▸ **What is being asked**: Give only a number in reply. It should be how many lines in the records contain the string "logic".

▸ **Material provided**:
==> src/rtl/tqh_queue.sv <==
`default_nettype none
module tqh_queue #(
	parameter int WIDTH = 8
) (
	input  logic             clk,
	input  logic             arst_n,
	input  logic             push,
	input  logic [WIDTH-1:0] push_data,
	output logic             ready,
	input  logic             pop,
	output logic             valid,
	output logic [WIDTH-1:0] pop_data
);
	logic [WIDTH-1:0] mem_q [2];
	logic       wr_q, rd_q;
	logic [1:0] cnt_q;

	assign ready    = cnt_q != 2'd2;
	assign valid    = cnt_q != 2'd0;
	assign pop_data = mem_q[rd_q];

	always_ff @(posedge clk or negedge arst_n) begin
		if (!arst_n) begin
			wr_q  <= 1'b0;
			rd_q  <= 1'b0;
			cnt_q <= 2'd0;
		end else begin
			if (push && ready) wr_q <= !wr_q;
			if (pop && valid) rd_q <= !rd_q;
			cnt_q <= cnt_q + 2'(push && ready) - 2'(pop && valid);
		end
	end

	always_ff @(posedge clk) begin
		if (push && ready) mem_q[wr_q] <= push_data;
	end
endmodule
`default_nettype wire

▸ **Answer space**: 11